Exercise instructions:
Give again, word for word, every line in the entries below from the line with "export SDC_FILE = /design/constraint.sdc" up to and including the line with "export SYNTH_ARGS = -nofsm -noshare", and no other line.

◇ ◇ ◇ ◇

$ cat src/rtl/fighter_pkg.sv
// Shared fighter constants, geometry offsets, FSM states and the snapshot/box
// types used by the combat resolver and the debug overlay.
package fighter_pkg;

  localparam int MAX_HP         = 100;
  localparam int DMG            = 10;
  localparam int HITSTUN_FRAMES = 20;

  // Sprite width; the left-facing hitbox is the right-facing one mirrored about it.
  localparam int SPRITE_W  = 120;
  localparam int HIT_XOFF  = 85;
  localparam int HIT_W     = 40;
  localparam int HIT_YOFF  = -5;
  localparam int HIT_H     = 80;
  localparam int HURT_XOFF = 40;
  localparam int HURT_W    = 40;
  localparam int HURT_YOFF = 53;
  localparam int HURT_H    = 45;

  localparam int POS_W   = 10;
  localparam int COORD_W = 11;
  localparam int HP_W    = 8;
  localparam int HS_W    = 8;

  typedef enum logic [1:0] {
    S_IDLE  = 2'd0,
    S_EVAL  = 2'd1,
    S_APPLY = 2'd2,
    S_KO    = 2'd3
  } fsm_state_t;

  typedef struct packed {
    logic [POS_W-1:0] x;
    logic [POS_W-1:0] y;
    logic             facing;
    logic             dmg;
  } player_snap_t;

  // Edges are two's-complement COORD_W-bit values; consumers compare them signed.
  typedef struct packed {
    logic [COORD_W-1:0] x0;
    logic [COORD_W-1:0] x1;
    logic [COORD_W-1:0] y0;
    logic [COORD_W-1:0] y1;
  } box_t;

endpackage

$ cat src/rtl/hit_resolver_if.sv
// Frame-level signal bundle between the fighters' move/attack logic, the
// animation FSMs and the hit resolver.
interface hit_resolver_if;
  import fighter_pkg::*;

  logic             SCEN;
  logic [POS_W-1:0] p1_x, p1_y, p2_x, p2_y;
  logic             p1_facing, p2_facing;
  logic             p1_dmg, p2_dmg;
  logic [HP_W-1:0]  p1_hp, p2_hp;
  logic             p1_hitstun, p2_hitstun;
  logic             p1_hit, p2_hit;
  logic             p1_kb_right, p2_kb_right;
  logic             ko;
  logic             winner;

  modport slave (
    input  SCEN, p1_x, p1_y, p2_x, p2_y, p1_facing, p2_facing, p1_dmg, p2_dmg,
    output p1_hp, p2_hp, p1_hitstun, p2_hitstun, p1_hit, p2_hit,
           p1_kb_right, p2_kb_right, ko, winner
  );

  modport master (
    output SCEN, p1_x, p1_y, p2_x, p2_y, p1_facing, p2_facing, p1_dmg, p2_dmg,
    input  p1_hp, p2_hp, p1_hitstun, p2_hitstun, p1_hit, p2_hit,
           p1_kb_right, p2_kb_right, ko, winner
  );
endinterface

$ cat src/rtl/box_overlap.sv
// Combinational half-open AABB intersection test on signed 11-bit box edges.
module box_overlap
  import fighter_pkg::*;
(
  input  box_t a,
  input  box_t b,
  output logic hit
);
  logic signed [COORD_W-1:0] ax0, ax1, ay0, ay1, bx0, bx1, by0, by1;

  assign ax0 = $signed(a.x0);
  assign ax1 = $signed(a.x1);
  assign ay0 = $signed(a.y0);
  assign ay1 = $signed(a.y1);
  assign bx0 = $signed(b.x0);
  assign bx1 = $signed(b.x1);
  assign by0 = $signed(b.y0);
  assign by1 = $signed(b.y1);

  assign hit = (ax0 < bx1) && (bx0 < ax1) && (ay0 < by1) && (by0 < ay1);
endmodule

$ cat src/rtl/hit_resolver.sv
// Per-frame combat resolver: snapshots both fighters on SCEN, tests hitbox vs
// hurtbox both ways, then applies damage, hitstun, knockback and KO.
module hit_resolver #(
  parameter int MAX_HP         = fighter_pkg::MAX_HP,
  parameter int DMG            = fighter_pkg::DMG,
  parameter int HITSTUN_FRAMES = fighter_pkg::HITSTUN_FRAMES,
  parameter int HIT_XOFF       = fighter_pkg::HIT_XOFF,
  parameter int HIT_W          = fighter_pkg::HIT_W,
  parameter int HIT_YOFF       = fighter_pkg::HIT_YOFF,
  parameter int HIT_H          = fighter_pkg::HIT_H,
  parameter int HURT_XOFF      = fighter_pkg::HURT_XOFF,
  parameter int HURT_W         = fighter_pkg::HURT_W,
  parameter int HURT_YOFF      = fighter_pkg::HURT_YOFF,
  parameter int HURT_H         = fighter_pkg::HURT_H
) (
  input logic           clk,
  input logic           reset,
  hit_resolver_if.slave bus
);
  import fighter_pkg::*;

  localparam logic signed [COORD_W-1:0] HIT_DX_R = COORD_W'(HIT_XOFF);
  localparam logic signed [COORD_W-1:0] HIT_DX_L = COORD_W'(SPRITE_W - HIT_XOFF - HIT_W);
  localparam logic signed [COORD_W-1:0] HIT_DY   = COORD_W'(HIT_YOFF);
  localparam logic signed [COORD_W-1:0] HIT_WS   = COORD_W'(HIT_W);
  localparam logic signed [COORD_W-1:0] HIT_HS   = COORD_W'(HIT_H);
  localparam logic signed [COORD_W-1:0] HURT_DX  = COORD_W'(HURT_XOFF);
  localparam logic signed [COORD_W-1:0] HURT_DY  = COORD_W'(HURT_YOFF);
  localparam logic signed [COORD_W-1:0] HURT_WS  = COORD_W'(HURT_W);
  localparam logic signed [COORD_W-1:0] HURT_HS  = COORD_W'(HURT_H);

  function automatic box_t hitbox(input player_snap_t p);
    logic signed [COORD_W-1:0] xs, ys, x0, y0;
    box_t b;
    xs = $signed({1'b0, p.x});
    ys = $signed({1'b0, p.y});
    x0 = p.facing ? (xs + HIT_DX_R) : (xs + HIT_DX_L);
    y0 = ys + HIT_DY;
    b.x0 = x0;
    b.x1 = x0 + HIT_WS;
    b.y0 = y0;
    b.y1 = y0 + HIT_HS;
    return b;
  endfunction

  function automatic box_t hurtbox(input player_snap_t p);
    logic signed [COORD_W-1:0] x0, y0;
    box_t b;
    x0 = $signed({1'b0, p.x}) + HURT_DX;
    y0 = $signed({1'b0, p.y}) + HURT_DY;
    b.x0 = x0;
    b.x1 = x0 + HURT_WS;
    b.y0 = y0;
    b.y1 = y0 + HURT_HS;
    return b;
  endfunction

  function automatic logic [HP_W-1:0] sat_sub(input logic [HP_W-1:0] hp);
    return (hp > HP_W'(DMG)) ? (hp - HP_W'(DMG)) : '0;
  endfunction

  fsm_state_t      state_q, state_d;
  player_snap_t    snap1_q, snap1_d, snap2_q, snap2_d;
  logic            ov12_q, ov12_d, ov21_q, ov21_d;
  logic [HP_W-1:0] hp1_q, hp1_d, hp2_q, hp2_d;
  logic [HS_W-1:0] hs1_q, hs1_d, hs2_q, hs2_d;
  logic            done1_q, done1_d, done2_q, done2_d;
  logic            hit1_q, hit1_d, hit2_q, hit2_d;
  logic            kb1_q, kb1_d, kb2_q, kb2_d;
  logic            winner_q, winner_d;
  logic            ov12_w, ov21_w, land12, land21;
  box_t            hit1_box, hit2_box, hurt1_box, hurt2_box;

  assign hit1_box  = hitbox(snap1_q);
  assign hit2_box  = hitbox(snap2_q);
  assign hurt1_box = hurtbox(snap1_q);
  assign hurt2_box = hurtbox(snap2_q);

  box_overlap u_ov12 (.a(hit1_box), .b(hurt2_box), .hit(ov12_w));
  box_overlap u_ov21 (.a(hit2_box), .b(hurt1_box), .hit(ov21_w));

  // Validity uses pre-update hitstun so a trade lands both hits.
  assign land12 = snap1_q.dmg && ov12_q && !done1_q && (hs1_q == '0);
  assign land21 = snap2_q.dmg && ov21_q && !done2_q && (hs2_q == '0);

  always_comb begin
    state_d  = state_q;
    snap1_d  = snap1_q;
    snap2_d  = snap2_q;
    ov12_d   = ov12_q;
    ov21_d   = ov21_q;
    hp1_d    = hp1_q;
    hp2_d    = hp2_q;
    hs1_d    = hs1_q;
    hs2_d    = hs2_q;
    done1_d  = done1_q;
    done2_d  = done2_q;
    hit1_d   = 1'b0;
    hit2_d   = 1'b0;
    kb1_d    = kb1_q;
    kb2_d    = kb2_q;
    winner_d = winner_q;
    unique case (state_q)
      S_IDLE: begin
        if (bus.SCEN) begin
          snap1_d = '{x: bus.p1_x, y: bus.p1_y, facing: bus.p1_facing, dmg: bus.p1_dmg};
          snap2_d = '{x: bus.p2_x, y: bus.p2_y, facing: bus.p2_facing, dmg: bus.p2_dmg};
          state_d = S_EVAL;
        end
      end
      S_EVAL: begin
        ov12_d  = ov12_w;
        ov21_d  = ov21_w;
        state_d = S_APPLY;
      end
      S_APPLY: begin
        if (land12) begin
          hp2_d   = sat_sub(hp2_q);
          hs2_d   = HS_W'(HITSTUN_FRAMES);
          kb2_d   = snap1_q.facing;
          hit2_d  = 1'b1;
          done1_d = 1'b1;
        end else if (hs2_q != '0) begin
          hs2_d = hs2_q - HS_W'(1);
        end
        if (land21) begin
          hp1_d   = sat_sub(hp1_q);
          hs1_d   = HS_W'(HITSTUN_FRAMES);
          kb1_d   = snap2_q.facing;
          hit1_d  = 1'b1;
          done2_d = 1'b1;
        end else if (hs1_q != '0) begin
          hs1_d = hs1_q - HS_W'(1);
        end
        // Releasing the attack button re-arms the next hit.
        if (!snap1_q.dmg) done1_d = 1'b0;
        if (!snap2_q.dmg) done2_d = 1'b0;
        if ((hp1_d == '0) || (hp2_d == '0)) begin
          winner_d = (hp1_d == '0) && (hp2_d != '0);
          state_d  = S_KO;
        end else begin
          state_d = S_IDLE;
        end
      end
      S_KO: state_d = S_KO;
      default: state_d = S_IDLE;
    endcase
  end

  always_ff @(posedge clk or posedge reset) begin
    if (reset) begin
      state_q  <= S_IDLE;
      hp1_q    <= HP_W'(MAX_HP);
      hp2_q    <= HP_W'(MAX_HP);
      hs1_q    <= '0;
      hs2_q    <= '0;
      done1_q  <= 1'b0;
      done2_q  <= 1'b0;
      hit1_q   <= 1'b0;
      hit2_q   <= 1'b0;
      kb1_q    <= 1'b0;
      kb2_q    <= 1'b0;
      winner_q <= 1'b0;
    end else begin
      state_q  <= state_d;
      hp1_q    <= hp1_d;
      hp2_q    <= hp2_d;
      hs1_q    <= hs1_d;
      hs2_q    <= hs2_d;
      done1_q  <= done1_d;
      done2_q  <= done2_d;
      hit1_q   <= hit1_d;
      hit2_q   <= hit2_d;
      kb1_q    <= kb1_d;
      kb2_q    <= kb2_d;
      winner_q <= winner_d;
    end
  end

  // Snapshot and overlap results are only consumed in the frame that loads them.
  always_ff @(posedge clk) begin
    snap1_q <= snap1_d;
    snap2_q <= snap2_d;
    ov12_q  <= ov12_d;
    ov21_q  <= ov21_d;
  end

  assign bus.p1_hp       = hp1_q;
  assign bus.p2_hp       = hp2_q;
  assign bus.p1_hitstun  = (hs1_q != '0);
  assign bus.p2_hitstun  = (hs2_q != '0);
  assign bus.p1_hit      = hit1_q;
  assign bus.p2_hit      = hit2_q;
  assign bus.p1_kb_right = kb1_q;
  assign bus.p2_kb_right = kb2_q;
  assign bus.ko          = (state_q == S_KO);
  assign bus.winner      = winner_q;
endmodule

$ cat src/flat_wrapper.sv
// flat-port wrapper written by rule: the top's interface ports become plain ports
module hit_resolver_flat import fighter_pkg::*;
#(
  parameter int MAX_HP         = fighter_pkg::MAX_HP,
  parameter int DMG            = fighter_pkg::DMG,
  parameter int HITSTUN_FRAMES = fighter_pkg::HITSTUN_FRAMES,
  parameter int HIT_XOFF       = fighter_pkg::HIT_XOFF,
  parameter int HIT_W          = fighter_pkg::HIT_W,
  parameter int HIT_YOFF       = fighter_pkg::HIT_YOFF,
  parameter int HIT_H          = fighter_pkg::HIT_H,
  parameter int HURT_XOFF      = fighter_pkg::HURT_XOFF,
  parameter int HURT_W         = fighter_pkg::HURT_W,
  parameter int HURT_YOFF      = fighter_pkg::HURT_YOFF,
  parameter int HURT_H         = fighter_pkg::HURT_H
)
  (clk, reset, bus_SCEN, bus_p1_x, bus_p1_y, bus_p2_x, bus_p2_y, bus_p1_facing, bus_p2_facing, bus_p1_dmg, bus_p2_dmg, bus_p1_hp, bus_p2_hp, bus_p1_hitstun, bus_p2_hitstun, bus_p1_hit, bus_p2_hit, bus_p1_kb_right, bus_p2_kb_right, bus_ko, bus_winner);
  hit_resolver_if bus_i ();
  input logic clk;
  input logic reset;
  input wire logic [$bits(bus_i.SCEN)-1:0] bus_SCEN;
  input wire logic [$bits(bus_i.p1_x)-1:0] bus_p1_x;
  input wire logic [$bits(bus_i.p1_y)-1:0] bus_p1_y;
  input wire logic [$bits(bus_i.p2_x)-1:0] bus_p2_x;
  input wire logic [$bits(bus_i.p2_y)-1:0] bus_p2_y;
  input wire logic [$bits(bus_i.p1_facing)-1:0] bus_p1_facing;
  input wire logic [$bits(bus_i.p2_facing)-1:0] bus_p2_facing;
  input wire logic [$bits(bus_i.p1_dmg)-1:0] bus_p1_dmg;
  input wire logic [$bits(bus_i.p2_dmg)-1:0] bus_p2_dmg;
  output wire logic [$bits(bus_i.p1_hp)-1:0] bus_p1_hp;
  output wire logic [$bits(bus_i.p2_hp)-1:0] bus_p2_hp;
  output wire logic [$bits(bus_i.p1_hitstun)-1:0] bus_p1_hitstun;
  output wire logic [$bits(bus_i.p2_hitstun)-1:0] bus_p2_hitstun;
  output wire logic [$bits(bus_i.p1_hit)-1:0] bus_p1_hit;
  output wire logic [$bits(bus_i.p2_hit)-1:0] bus_p2_hit;
  output wire logic [$bits(bus_i.p1_kb_right)-1:0] bus_p1_kb_right;
  output wire logic [$bits(bus_i.p2_kb_right)-1:0] bus_p2_kb_right;
  output wire logic [$bits(bus_i.ko)-1:0] bus_ko;
  output wire logic [$bits(bus_i.winner)-1:0] bus_winner;
  assign bus_i.SCEN = bus_SCEN;
  assign bus_i.p1_x = bus_p1_x;
  assign bus_i.p1_y = bus_p1_y;
  assign bus_i.p2_x = bus_p2_x;
  assign bus_i.p2_y = bus_p2_y;
  assign bus_i.p1_facing = bus_p1_facing;
  assign bus_i.p2_facing = bus_p2_facing;
  assign bus_i.p1_dmg = bus_p1_dmg;
  assign bus_i.p2_dmg = bus_p2_dmg;
  assign bus_p1_hp = bus_i.p1_hp;
  assign bus_p2_hp = bus_i.p2_hp;
  assign bus_p1_hitstun = bus_i.p1_hitstun;
  assign bus_p2_hitstun = bus_i.p2_hitstun;
  assign bus_p1_hit = bus_i.p1_hit;
  assign bus_p2_hit = bus_i.p2_hit;
  assign bus_p1_kb_right = bus_i.p1_kb_right;
  assign bus_p2_kb_right = bus_i.p2_kb_right;
  assign bus_ko = bus_i.ko;
  assign bus_winner = bus_i.winner;
  hit_resolver #(.MAX_HP(MAX_HP), .DMG(DMG), .HITSTUN_FRAMES(HITSTUN_FRAMES), .HIT_XOFF(HIT_XOFF), .HIT_W(HIT_W), .HIT_YOFF(HIT_YOFF), .HIT_H(HIT_H), .HURT_XOFF(HURT_XOFF), .HURT_W(HURT_W), .HURT_YOFF(HURT_YOFF), .HURT_H(HURT_H)) u_core (.clk(clk), .reset(reset), .bus(bus_i));
endmodule
$ cat config.mk
export PLATFORM = sky130hd
export DESIGN_NAME = hit_resolver_flat
export DESIGN_NICKNAME = d
export VERILOG_FILES = /design/src/rtl/fighter_pkg.sv /design/src/rtl/hit_resolver_if.sv /design/src/rtl/box_overlap.sv /design/src/rtl/hit_resolver.sv /design/src/flat_wrapper.sv
export SDC_FILE = /design/constraint.sdc
export NUM_CORES = 1
export LEC_CHECK = 0
export ABC_CLOCK_PERIOD_IN_PS = 10800
export BUFFER_PORTS_ARGS = -buffer_cell sky130_fd_sc_hd__buf_2
export CAP_MARGIN = 30
export CORE_ASPECT_RATIO = 1.5
export CORE_UTILIZATION = 60
export DETAILED_ROUTE_END_ITERATION = 10
export GPL_ROUTABILITY_DRIVEN = 1
export GPL_TIMING_DRIVEN = 0
export PLACE_DENSITY_LB_ADDON = 0.08
export SLEW_MARGIN = 20
export SYNTH_ARGS = -nofsm -noshare
export SYNTH_HDL_FRONTEND = slang
export SYNTH_SLANG_ARGS = --single-unit
$ cat constraint.sdc
create_clock -name clk -period 10.8 [get_ports clk]
set_input_delay 0.54 -clock clk [delete_from_list [all_inputs] [get_ports clk]]
set_output_delay 0.54 -clock clk [all_outputs]
set_load 0.01 [all_outputs]
# After elaboration in Yosys (flattened, before gate mapping)
# Cells that the tools add are included.
# totals
output_inout_bits	24
inputBits	47
regBits	87
elab_cells	117
# classes
muxes	23
magnitude_cmp	10
n_reduce_logical	34
addsub	22
n_eq_ne	6
# op_table
operator	n
11-bit < comparator	8
8-bit two-way mux	10
11-bit by 7-bit adder with 11-bit output (second input constant)	6
10-bit by 6-bit adder with 11-bit output (second input constant)	4
11-bit by 4-bit adder with 11-bit output (second input constant)	4
8-bit logical NOT	4
8-bit nonzero test	3
10-bit by 7-bit adder with 11-bit output (second input constant)	2
11-bit by 8-bit adder with 11-bit output (second input constant)	2
11-bit two-way mux	2
8-bit by 4-bit > comparator with 1-bit output (second input constant)	2
2-bit AND reduction	8
8-bit by 1-bit subtractor with 8-bit output (second input constant)	2
8-bit by 4-bit subtractor with 8-bit output (second input constant)	2
1-bit logical AND	13
1-bit two-way mux	8
2-bit case mux with 4 select lines	1
2-bit != test (second input constant)	3
2-bit == test (second input constant)	2
2-bit two-way mux	2
2-bit nonzero test	2
2-bit by 1-bit == test with 1-bit output (second input constant)	1
1-bit logical NOT	2
2-bit logical NOT	1
1-bit logical OR	1

# Longest topological paths before layout
# depth
ltp_word	9
ltp_mapped	17
ltp_nobuf	16

# By module
# Synthesis repeated with hierarchy kept, for this count alone.
# hier_totals
cells_unflattened	972
area_unflattened_um2	8366.8
# modules_own_cells
module	area_per_inst_um2	seq_area_each_um2	instances	cells_per_inst
hit_resolver	6299.8	2414.8	1	680
box_overlap	1033.5	0.0	2	146

# Least setup slack after synthesis
# Ideal clock, no wire load.
# synth_path
path_kind	input-to-reg
from	input port bus_SCEN
to	register u_core.snap1_q[0] (netlist name), enable pin
required_time_ps	10288
cell_stages	1
arrival_time_ps	3809
n_path_buf	0
setup_ps	512
setup_slack_ps	6479
cell_sequence	nor3b_1
# synth_between
elab_chain_cells	1
# synth_lines
element	line_no	rtl
start: declaration	flat_wrapper.sv:20	input wire logic [$bits(bus_i.SCEN)-1:0] bus_SCEN;
2-bit AND reduction (no source line)	-	
end signal: assignment	hit_resolver.sv:182	snap1_q <= snap1_d;
end: declaration	hit_resolver.sv:63	player_snap_t snap1_q, snap1_d, snap2_q, snap2_d;
# Every way passes these cells.
# A chain may end at the register's enable or synchronous reset.

# Worst setup path after layout
# layout_path
from	register u_core.snap1_q[15] (netlist name)
to	register u_core.ov12_q (data pin)
# layout_between
elab_chain_cells	7
word_cells_on_any_way	9
cone_classes	add/sub: 3; order compare: 2; mux: 1; reduce/logical: 3
# layout_lines
element	line_no	rtl
11-bit by 4-bit adder with 11-bit output / 10-bit by 7-bit adder with 11-bit output (equally long branches)	hit_resolver.sv:37	x0 = p.facing ? (xs + HIT_DX_R) : (xs + HIT_DX_L);
11-bit two-way mux *	hit_resolver.sv:37	
11-bit by 7-bit adder with 11-bit output	hit_resolver.sv:40	b.x1 = x0 + HIT_WS;
11-bit < comparator	box_overlap.sv:20	assign hit = (ax0 < bx1) && (bx0 < ax1) && (ay0 < by1) && (by0 < ay1);
1-bit logical AND * (3 in series)	box_overlap.sv:20	
named net u_core.ov12_w	hit_resolver.sv:71	logic ov12_w, ov21_w, land12, land21;
end signal: assignment	hit_resolver.sv:184	ov12_q <= ov12_d;
end: declaration	hit_resolver.sv:64	logic ov12_q, ov12_d, ov21_q, ov21_d;
# The timed path passes the listed nets; every way through them passes the cells marked *.

==> impl_metrics.csv <==
group,metric,value,unit
logic_synthesis,postSynthAreaPerCell,9.06,µm²
hold_path,min_path_type,"primary input to async pin",
logic_synthesis,yosysWarnings,0,
global_route,antenna_found_initial,0,
logic_synthesis,syn_inst,873,
clock_tree,post_cts_resize_count,0,
die,start_util,0.614,
global_route,grt-ovfl-total,0,
logic_synthesis,synth_area_leader_cell,"ha_1",
clock_tree,clockBufferDepth,2,
critical_path,critPathCaptureType,"flop",
clock_tree,postCtsHoldBufs,0,
sta,slew_viol_final,0,
sta,finClkSkew,0.0139,ns
flow_run,drv_cap,0,
drt,ant_nets,0,
pwr,total_power,0.000727,W
logic_synthesis,syn_area,7910,µm²
sta,hold_viol,0,
logic_synthesis,synth_top_cell_area_share,0.176,
critical_path,cp_top_family,"compound AO/OA/AOI/OAI gates",
status,status,"finished, final reports clean",
sta,fmax,212,MHz
drt,drcViolationCount,0,
finish,antennaDiodeCount,0,
finish,fill_cells,1039,
drt,routed_via_density,5.80,
logic_synthesis,synth-main-ff-cell,"edfxtp_1",
finish,final_cell_mix,"ha_1, buf_2, xnor2_1",
place,dp_hpwl,13.9,mm
clock_tree,cts_tree,"done",
sta,grt_setup_unrepaired,"no",
clock_tree,htreeDepth,3,
drt,post_drt_wl_per_cell,15.4,µm
logic_synthesis,async_reset_ff_frac,0.471,
finish,areaGrowthSynthToFinish,11.3,%
clock_tree,cts_root_buffer,"clkbuf_16",
critical_path,path_cells,"inv_1 > ha_1 > o211ai_1 > nand3_1 > o21ai_0 > xor2_1 > a21oi_1 > xor2_1 > ha_1 > and3_1 > a2111oi_0 > a21oi_1 > a2111oi_0 > nor2_1 > a2111oi_0",
sta,max_slew_margin,0.508,
logic_synthesis,synth_area_leaders,"ha_1, edfxtp_1, dfrtp_1, xnor2_1, xor2_1",
die,die_x,95.8,µm
die,boundaryPins,71,
clock_tree,clkTransAtPathRegs,0.08,ns
sta,tns,0,ns
clock_tree,cts-buffers-inserted,9,
die,core_area,12900,µm²
finish,final_nets,1117,
clock_tree,clk_latency,0.35,ns
pwr,power_density,82.6,nW/µm²
drt,drtIter0Drc,262,
critical_path,crit_required,10.85,ns
clock_tree,post_cts_buffers,0,
drt,vias,6513,
sta,min_period_over_period,0.436,
die,dieArea,13700,µm²
finish,drive_gt1_frac,0.145,
die,die_h,143,µm
place,port_buffers,70,
sta,worst_pin_slew,0.720,ns
drt,drt_wl_total,17.3,mm
finish,mostFrequentLayoutCell,"ha_1",
critical_path,critPathBufInv,1,
critical_path,critPathMaxStageDelay,0.63,ns
logic_synthesis,ys_seq_area_frac,0.305,
sta,setup-violations-final,0,
clock_tree,cts_sinks,87,
critical_path,crit_type,"flop to flop",
drt,drt_pass1_iterations,5,
pwr,max-vdd-ir-drop,0.0668,mV
logic_synthesis,synth_edf_count,46,
global_route,grt_pass1_wl,28.3,mm
die,rows,51,
global_route,grt_max_degree,32,
logic_synthesis,syn-num-nets,1031,
critical_path,slowest_stage,"a2111oi_0",
logic_synthesis,yosysUniqueCellTypes,73,
global_route,grt_pass1_vias,6416,
sta,period_minus_slack,4.71,ns
critical_path,cp_common_cell,"a2111oi_0",
critical_path,critPathLaunchType,"flop",
logic_synthesis,ys_ff_latch,87,
pwr,p_leak,4.06,nW
critical_path,cp_max_fo,7,
global_route,grtUsageTotal,0.263,
place,place.gp.congestion,0.925,
critical_path,arrival,4.76,ns
==> cell families after synthesis <==
| kind of cell | count (synthesis) | share of synthesized area |
|---|---|---|
| AO/OA/AOI/OAI | 204 | 0.164 |
| flip-flops | 87 | 0.305 |
| AND/OR/NAND/NOR | 256 | 0.169 |
| buffers and inverters | 90 | 0.0465 |
| multiplexers | 5 | 0.00649 |
| XOR/XNOR | 120 | 0.133 |
| adder cells (fa/ha/maj) | 111 | 0.176 |
==> stage by stage <==
step | utilization | hold WS, ns | worst slack (ns) | cell area [µm²] | cells
2_1_floorplan | - | 0.469 | 6.48 | 7910 | 873
3_3_place_gp | 0.656 | 0.462 | 4.79 | 8460 | 1102
3_5_place_dp | 0.661 | 0.470 | 6.32 | 8510 | 1107
4_1_cts | 0.683 | 0.109 | 6.25 | 8800 | 1123
5_1_grt | 0.683 | 0.114 | 5.71 | 8800 | 1123
6_report | 0.683 | 0.105 | 6.09 | 8800 | 1123
==> worst paths after layout <==
path                       slack, ns  cells past startpoint                      to                   start
min reg2reg                     0.48                      2  u_core.bus.p2_kb_right  u_core.bus.p2_kb_right
max in group asynchronous      10.16                      3     u_core.bus.p2_hp[6]                   reset
min in group clk                0.36                      1       u_core.snap1_q[3]             bus_p1_y[1]
max reg2reg                     6.09                     15           u_core.ov12_q      u_core.snap1_q[15]
min                             0.11                      2     u_core.bus.p1_hp[3]                   reset
max                             6.09                     15           u_core.ov12_q      u_core.snap1_q[15]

◇ ◇ ◇ ◇

Solution for this exercise:
export SDC_FILE = /design/constraint.sdc
export NUM_CORES = 1
export LEC_CHECK = 0
export ABC_CLOCK_PERIOD_IN_PS = 10800
export BUFFER_PORTS_ARGS = -buffer_cell sky130_fd_sc_hd__buf_2
export CAP_MARGIN = 30
export CORE_ASPECT_RATIO = 1.5
export CORE_UTILIZATION = 60
export DETAILED_ROUTE_END_ITERATION = 10
export GPL_ROUTABILITY_DRIVEN = 1
export GPL_TIMING_DRIVEN = 0
export PLACE_DENSITY_LB_ADDON = 0.08
export SLEW_MARGIN = 20
export SYNTH_ARGS = -nofsm -noshare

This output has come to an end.